Gavin Sutter from Queen Mary University of London observed:

“In the defamation context, I think that we need to be very careful that the law guards against those who would abuse anonymity to further a deliberate defamation, as distinct from somebody using a pseudonym because they do not want the kids they teach to google them and find them in Rocky Horror costume, as a wild example.”

He went on to recount that

“about 20 years ago, a descendent of Vlad Țepeș attempted to sue Francis Ford Coppola because he had made a connection between Dracula and Vlad the Impaler.”

In the context of the internet, the convener, Margaret Mitchell, remarked:

“I think that it was Mark Twain who said that a lie can be halfway round the world before the truth gets its shoes on.”

Passported Benefits

Later in the week, the Social Security Committee engaged in a wide-ranging discussion with two panels of witnesses on passported benefits, which are benefits that people are entitled to because they receive some other benefit. Examples are free school meals, blue badges, the Motability scheme and concessionary travel.

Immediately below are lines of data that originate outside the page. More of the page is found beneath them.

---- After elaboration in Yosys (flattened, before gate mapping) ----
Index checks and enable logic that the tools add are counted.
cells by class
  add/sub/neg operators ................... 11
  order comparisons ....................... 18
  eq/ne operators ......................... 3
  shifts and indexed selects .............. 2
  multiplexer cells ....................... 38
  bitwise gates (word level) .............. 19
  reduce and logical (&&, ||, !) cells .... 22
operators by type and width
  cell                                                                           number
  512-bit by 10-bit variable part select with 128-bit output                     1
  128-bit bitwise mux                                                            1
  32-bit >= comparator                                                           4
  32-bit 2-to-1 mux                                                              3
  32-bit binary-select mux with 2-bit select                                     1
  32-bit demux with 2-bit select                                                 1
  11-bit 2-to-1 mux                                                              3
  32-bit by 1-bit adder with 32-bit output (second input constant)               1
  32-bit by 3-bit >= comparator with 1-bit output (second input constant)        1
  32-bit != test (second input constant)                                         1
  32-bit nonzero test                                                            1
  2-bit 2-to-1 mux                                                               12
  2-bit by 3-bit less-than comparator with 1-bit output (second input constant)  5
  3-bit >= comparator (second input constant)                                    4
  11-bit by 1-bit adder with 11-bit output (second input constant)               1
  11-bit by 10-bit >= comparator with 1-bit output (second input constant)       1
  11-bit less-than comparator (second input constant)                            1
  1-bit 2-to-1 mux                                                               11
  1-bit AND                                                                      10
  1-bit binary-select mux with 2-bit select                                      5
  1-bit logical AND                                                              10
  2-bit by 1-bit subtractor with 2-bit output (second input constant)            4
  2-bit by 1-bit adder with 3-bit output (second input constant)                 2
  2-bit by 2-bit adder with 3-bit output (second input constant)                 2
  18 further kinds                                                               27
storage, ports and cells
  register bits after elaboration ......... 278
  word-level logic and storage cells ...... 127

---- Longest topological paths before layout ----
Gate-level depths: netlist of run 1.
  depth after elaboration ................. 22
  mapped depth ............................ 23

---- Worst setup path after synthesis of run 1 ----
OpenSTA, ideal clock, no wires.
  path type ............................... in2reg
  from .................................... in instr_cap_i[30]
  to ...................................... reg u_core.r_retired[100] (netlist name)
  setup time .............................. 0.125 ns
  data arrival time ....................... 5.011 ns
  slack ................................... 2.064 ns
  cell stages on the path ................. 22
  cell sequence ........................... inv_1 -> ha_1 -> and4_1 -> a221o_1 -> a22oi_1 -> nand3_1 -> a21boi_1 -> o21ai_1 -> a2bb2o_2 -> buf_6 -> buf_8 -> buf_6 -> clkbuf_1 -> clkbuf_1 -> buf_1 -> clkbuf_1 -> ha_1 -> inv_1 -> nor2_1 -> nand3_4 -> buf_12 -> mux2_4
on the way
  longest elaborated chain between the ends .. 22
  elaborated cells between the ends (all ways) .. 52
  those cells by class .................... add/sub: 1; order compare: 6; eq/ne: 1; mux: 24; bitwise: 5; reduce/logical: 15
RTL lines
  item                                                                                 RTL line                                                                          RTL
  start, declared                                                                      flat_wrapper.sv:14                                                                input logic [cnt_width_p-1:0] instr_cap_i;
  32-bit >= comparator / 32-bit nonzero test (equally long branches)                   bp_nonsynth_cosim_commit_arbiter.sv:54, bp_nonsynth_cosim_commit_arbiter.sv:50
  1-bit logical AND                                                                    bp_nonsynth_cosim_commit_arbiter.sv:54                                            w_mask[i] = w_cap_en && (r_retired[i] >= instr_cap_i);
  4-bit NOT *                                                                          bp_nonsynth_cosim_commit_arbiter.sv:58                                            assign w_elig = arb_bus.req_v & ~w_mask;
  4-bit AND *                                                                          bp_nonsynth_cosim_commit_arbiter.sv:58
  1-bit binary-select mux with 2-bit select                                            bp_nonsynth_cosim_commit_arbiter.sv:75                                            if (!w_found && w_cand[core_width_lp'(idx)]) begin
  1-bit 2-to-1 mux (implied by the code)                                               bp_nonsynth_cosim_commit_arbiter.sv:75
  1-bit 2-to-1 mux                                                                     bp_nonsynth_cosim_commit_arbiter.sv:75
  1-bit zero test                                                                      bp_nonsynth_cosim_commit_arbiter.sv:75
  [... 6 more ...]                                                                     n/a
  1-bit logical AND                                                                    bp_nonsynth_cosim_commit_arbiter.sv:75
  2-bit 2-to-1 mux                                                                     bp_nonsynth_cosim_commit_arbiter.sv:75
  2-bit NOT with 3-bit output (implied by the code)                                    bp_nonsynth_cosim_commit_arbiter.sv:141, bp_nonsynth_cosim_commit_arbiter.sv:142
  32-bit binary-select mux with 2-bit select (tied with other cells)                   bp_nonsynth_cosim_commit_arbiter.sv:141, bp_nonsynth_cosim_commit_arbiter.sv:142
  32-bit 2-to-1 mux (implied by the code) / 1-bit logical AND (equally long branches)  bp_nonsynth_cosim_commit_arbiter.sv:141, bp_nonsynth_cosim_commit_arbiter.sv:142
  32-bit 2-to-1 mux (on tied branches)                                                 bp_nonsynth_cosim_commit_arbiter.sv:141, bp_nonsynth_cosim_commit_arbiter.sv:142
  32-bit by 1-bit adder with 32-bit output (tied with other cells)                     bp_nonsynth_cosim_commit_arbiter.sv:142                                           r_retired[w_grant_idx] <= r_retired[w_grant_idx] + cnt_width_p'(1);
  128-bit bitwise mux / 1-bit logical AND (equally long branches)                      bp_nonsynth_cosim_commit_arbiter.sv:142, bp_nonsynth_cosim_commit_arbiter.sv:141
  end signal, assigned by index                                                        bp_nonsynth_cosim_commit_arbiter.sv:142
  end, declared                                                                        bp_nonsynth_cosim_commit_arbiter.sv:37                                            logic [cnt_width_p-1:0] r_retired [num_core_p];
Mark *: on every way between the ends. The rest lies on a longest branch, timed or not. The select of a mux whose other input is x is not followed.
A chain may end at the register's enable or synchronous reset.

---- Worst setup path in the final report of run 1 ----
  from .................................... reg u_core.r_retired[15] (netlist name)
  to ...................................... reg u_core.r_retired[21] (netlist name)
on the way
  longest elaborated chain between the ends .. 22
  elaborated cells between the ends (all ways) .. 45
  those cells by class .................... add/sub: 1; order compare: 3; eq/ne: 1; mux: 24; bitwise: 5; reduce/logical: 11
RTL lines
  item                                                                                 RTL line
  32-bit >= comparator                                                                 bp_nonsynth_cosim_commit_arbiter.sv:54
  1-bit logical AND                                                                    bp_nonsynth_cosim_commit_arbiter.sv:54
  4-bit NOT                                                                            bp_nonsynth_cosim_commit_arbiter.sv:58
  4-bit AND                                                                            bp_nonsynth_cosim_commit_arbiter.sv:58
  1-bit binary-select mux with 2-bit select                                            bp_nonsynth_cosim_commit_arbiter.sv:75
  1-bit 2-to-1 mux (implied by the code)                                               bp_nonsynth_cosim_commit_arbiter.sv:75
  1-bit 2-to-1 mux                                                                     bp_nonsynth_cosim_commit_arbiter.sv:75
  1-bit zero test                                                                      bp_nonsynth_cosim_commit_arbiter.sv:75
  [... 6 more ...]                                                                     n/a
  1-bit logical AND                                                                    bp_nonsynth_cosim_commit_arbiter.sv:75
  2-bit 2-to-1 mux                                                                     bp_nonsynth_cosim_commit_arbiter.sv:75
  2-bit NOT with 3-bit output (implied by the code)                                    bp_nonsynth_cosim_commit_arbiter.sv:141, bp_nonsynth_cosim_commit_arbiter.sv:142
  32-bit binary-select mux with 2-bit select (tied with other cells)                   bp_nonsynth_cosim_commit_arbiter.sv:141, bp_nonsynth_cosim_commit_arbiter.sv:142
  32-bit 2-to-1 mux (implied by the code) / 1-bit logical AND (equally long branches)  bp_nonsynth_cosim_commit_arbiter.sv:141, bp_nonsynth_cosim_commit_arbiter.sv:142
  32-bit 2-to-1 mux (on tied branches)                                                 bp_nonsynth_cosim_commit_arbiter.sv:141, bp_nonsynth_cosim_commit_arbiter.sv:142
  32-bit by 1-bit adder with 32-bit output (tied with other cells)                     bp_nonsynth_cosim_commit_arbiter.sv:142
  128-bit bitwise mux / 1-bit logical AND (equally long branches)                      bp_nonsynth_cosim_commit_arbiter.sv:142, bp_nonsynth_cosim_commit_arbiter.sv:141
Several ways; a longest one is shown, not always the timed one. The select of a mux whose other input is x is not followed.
### config.mk
export PLATFORM = sky130hd
export DESIGN_NAME = pin_sequencer
export DESIGN_NICKNAME = d
export VERILOG_FILES = /design/src/rtl/pin_seq_pkg.sv /design/src/rtl/timestamp_counter.sv /design/src/rtl/pin_sequencer.sv
export SDC_FILE = /design/constraint.sdc
export NUM_CORES = 1
export LEC_CHECK = 0
export ABC_CLOCK_PERIOD_IN_PS = 3200
export BUFFER_PORTS_ARGS = -buffer_cell sky130_fd_sc_hd__buf_2
export CORE_ASPECT_RATIO = 0.8
export CORE_MARGIN = 3
export CORE_UTILIZATION = 39
export CTS_CLUSTER_DIAMETER = 80
export CTS_CLUSTER_SIZE = 30
export DETAILED_ROUTE_END_ITERATION = 8
export MAX_ROUTING_LAYER = met4
export SYNTH_ARGS = -nofsm -noshare
export SYNTH_HDL_FRONTEND = slang
export SYNTH_SLANG_ARGS = --single-unit
### constraint.sdc
create_clock -name clk -period 3.2 [get_ports clk]
set_input_delay 0.32 -clock clk [delete_from_list [all_inputs] [get_ports clk]]
set_output_delay 0.32 -clock clk [all_outputs]
set_load 0.1 [all_outputs]
### src/rtl/pin_seq_pkg.sv
// rtl/pin_seq_pkg.sv - shared states, register map and address helper for pin_sequencer
package pin_seq_pkg;

    typedef enum logic [7:0] {
        ST_IDLE      = 8'b0000_0001,
        ST_WR_DUTY   = 8'b0000_0010,
        ST_WR_ANTI   = 8'b0000_0100,
        ST_WR_CYC    = 8'b0000_1000,
        ST_WR_INF    = 8'b0001_0000,
        ST_WAIT_TIME = 8'b0010_0000,
        ST_GO        = 8'b0100_0000,
        ST_CLEAR     = 8'b1000_0000
    } state_t;

    localparam logic [20:0] OFF_DUTY        = 21'd4;
    localparam logic [20:0] OFF_ANTI        = 21'd8;
    localparam logic [20:0] OFF_CYC         = 21'd12;
    localparam logic [20:0] OFF_INF         = 21'd16;
    localparam logic [20:0] ADDR_GLOBAL_CMD = 21'd0;
    localparam logic [15:0] GLOBAL_START    = 16'd1;
    localparam logic [15:0] GLOBAL_STOP     = 16'd0;

    // Block 0 is the global command register, so pin p lives one stride further up.
    function automatic logic [20:0] pin_base(input int unsigned pin, input int unsigned stride);
        return 21'((pin + 32'd1) * stride);
    endfunction

endpackage

### src/rtl/timestamp_counter.sv
// rtl/timestamp_counter.sv - free-running wrapping tick counter
module timestamp_counter #(
    parameter int TS_W = 32
) (
    input  logic            clk,
    input  logic            reset,
    output logic [TS_W-1:0] count
);

    always_ff @(posedge clk) begin
        if (reset) begin
            count <= '0;
        end else begin
            count <= count + TS_W'(1);
        end
    end

endmodule

### src/rtl/pin_sequencer.sv
// rtl/pin_sequencer.sv - serialises one timed pin command onto the register bus and launches it
module pin_sequencer
    import pin_seq_pkg::*;
#(
    parameter int          NUM_PINS   = 8,
    parameter int          PIN_STRIDE = 32,
    parameter logic [20:0] IDLE_ADDR  = 21'h1FFFFF,
    parameter int          TS_W       = 32
) (
    input  logic                        clk,
    input  logic                        reset,
    input  logic                        cmd_valid,
    output logic                        cmd_ready,
    input  logic [$clog2(NUM_PINS)-1:0] cmd_pin,
    input  logic [15:0]                 cmd_duty,
    input  logic [15:0]                 cmd_anti_duty,
    input  logic [15:0]                 cmd_cycles,
    input  logic                        cmd_run_inf,
    input  logic [TS_W-1:0]             cmd_start_time,
    input  logic                        abort,
    output logic [20:0]                 bus_addr,
    output logic [15:0]                 bus_data,
    output logic                        bus_we,
    output logic [TS_W-1:0]             timestamp,
    output logic                        busy,
    output logic                        start_pulse
);

    localparam int PIN_W = $clog2(NUM_PINS);

    state_t            state;
    state_t            state_next;
    logic [PIN_W-1:0]  pin_q;
    logic [15:0]       duty_q;
    logic [15:0]       anti_q;
    logic [15:0]       cycles_q;
    logic              run_inf_q;
    logic [TS_W-1:0]   start_q;
    logic [PIN_W-1:0]  pin_eff;
    logic [15:0]       duty_eff;
    logic              accept;
    logic              pin_valid;
    logic              reached;
    logic [TS_W-1:0]   elapsed;
    logic [20:0]       base;
    logic [20:0]       addr_next;
    logic [15:0]       data_next;
    logic              we_next;
    logic              pulse_next;

    timestamp_counter #(.TS_W(TS_W)) u_timestamp (
        .clk   (clk),
        .reset (reset),
        .count (timestamp)
    );

    assign accept    = cmd_valid & cmd_ready;
    assign pin_valid = 32'(cmd_pin) < NUM_PINS;
    // Modular difference: MSB clear means the start time is at most half a wrap behind.
    assign elapsed   = timestamp - start_q;
    assign reached   = ~elapsed[TS_W-1];

    // Fields track the host while idle, so they hold the accepted command afterwards.
    always_ff @(posedge clk) begin
        if (reset) begin
            pin_q     <= '0;
            duty_q    <= '0;
            anti_q    <= '0;
            cycles_q  <= '0;
            run_inf_q <= 1'b0;
            start_q   <= '0;
        end else if (state == ST_IDLE) begin
            pin_q     <= cmd_pin;
            duty_q    <= cmd_duty;
            anti_q    <= cmd_anti_duty;
            cycles_q  <= cmd_cycles;
            run_inf_q <= cmd_run_inf;
            start_q   <= cmd_start_time;
        end
    end

    always_ff @(posedge clk) begin
        if (reset) begin
            state <= ST_IDLE;
        end else begin
            state <= state_next;
        end
    end

    always_comb begin
        state_next = state;
        if (abort) begin
            state_next = ST_CLEAR;
        end else begin
            case (state)
                ST_IDLE:      if (accept) state_next = pin_valid ? ST_WR_DUTY : ST_CLEAR;
                ST_WR_DUTY:   state_next = ST_WR_ANTI;
                ST_WR_ANTI:   state_next = ST_WR_CYC;
                ST_WR_CYC:    state_next = ST_WR_INF;
                ST_WR_INF:    state_next = ST_WAIT_TIME;
                ST_WAIT_TIME: if (reached) state_next = ST_GO;
                ST_GO:        state_next = ST_CLEAR;
                ST_CLEAR:     state_next = ST_IDLE;
                default:      state_next = ST_IDLE;
            endcase
        end
    end

    // Outputs are computed for the state being entered and registered, so the
    // duty write uses the host fields directly on the accepting edge.
    assign pin_eff  = (state == ST_IDLE) ? cmd_pin  : pin_q;
    assign duty_eff = (state == ST_IDLE) ? cmd_duty : duty_q;

    always_comb begin
        addr_next  = IDLE_ADDR;
        data_next  = '0;
        we_next    = 1'b0;
        pulse_next = 1'b0;
        base       = pin_base(32'(pin_eff), PIN_STRIDE);
        case (state_next)
            ST_WR_DUTY: begin
                addr_next = base + OFF_DUTY;
                data_next = duty_eff;
                we_next   = 1'b1;
            end
            ST_WR_ANTI: begin
                addr_next = base + OFF_ANTI;
                data_next = anti_q;
                we_next   = 1'b1;
            end
            ST_WR_CYC: begin
                addr_next = base + OFF_CYC;
                data_next = cycles_q;
                we_next   = 1'b1;
            end
            ST_WR_INF: begin
                addr_next = base + OFF_INF;
                data_next = {15'b0, run_inf_q};
                we_next   = 1'b1;
            end
            ST_GO: begin
                addr_next  = ADDR_GLOBAL_CMD;
                data_next  = GLOBAL_START;
                we_next    = 1'b1;
                pulse_next = 1'b1;
            end
            ST_CLEAR: begin
                addr_next = ADDR_GLOBAL_CMD;
                data_next = GLOBAL_STOP;
                we_next   = 1'b1;
            end
            default: ;
        endcase
    end

    always_ff @(posedge clk) begin
        if (reset) begin
            bus_addr    <= IDLE_ADDR;
            bus_data    <= '0;
            bus_we      <= 1'b0;
            start_pulse <= 1'b0;
            cmd_ready   <= 1'b0;
            busy        <= 1'b0;
        end else begin
            bus_addr    <= addr_next;
            bus_data    <= data_next;
            bus_we      <= we_next;
            start_pulse <= pulse_next;
            cmd_ready   <= (state_next == ST_IDLE);
            busy        <= (state_next != ST_IDLE);
        end
    end

endmodule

Michelle Ballantyne raised the issue of the stigma associated with free school meals, which

“work really well at primary level, but, when we get to secondary level, a lot of the youngsters go down the street. They do not want to be isolated or alienated.”

Later in the discussion, Hanna McCulloch of the Child Poverty Action Group in Scotland identified

“an opportunity to make accessing the passported benefits feed a person into the wider system of information and advice.”

Flaring at Mossmorran

In leading Thursday’s members’ business debate on flaring incidents at the Mossmorran petrochemical plant in Fife, Alex Rowley set out the impact on his constituency in vivid, Dickensian terms:

“Last June, on a beautiful sunny afternoon, I was in shock as I saw thick black smoke belch from the top of a stack and form a massive black cloud that sat over the top of the houses in Lochgelly, Glencraig, Crosshill, Lochore and Ballingry.”

In describing the flaring’s ominous presence, he related an evocative literary allusion to “Lord of the Rings”:

“I do not know how many members have witnessed the flare of Mossmorran. At night time, the pulsating orange glow illuminates the surrounding towns … I was told by someone driving past the plant during a flaring incident that they felt as if they were driving past Mordor.”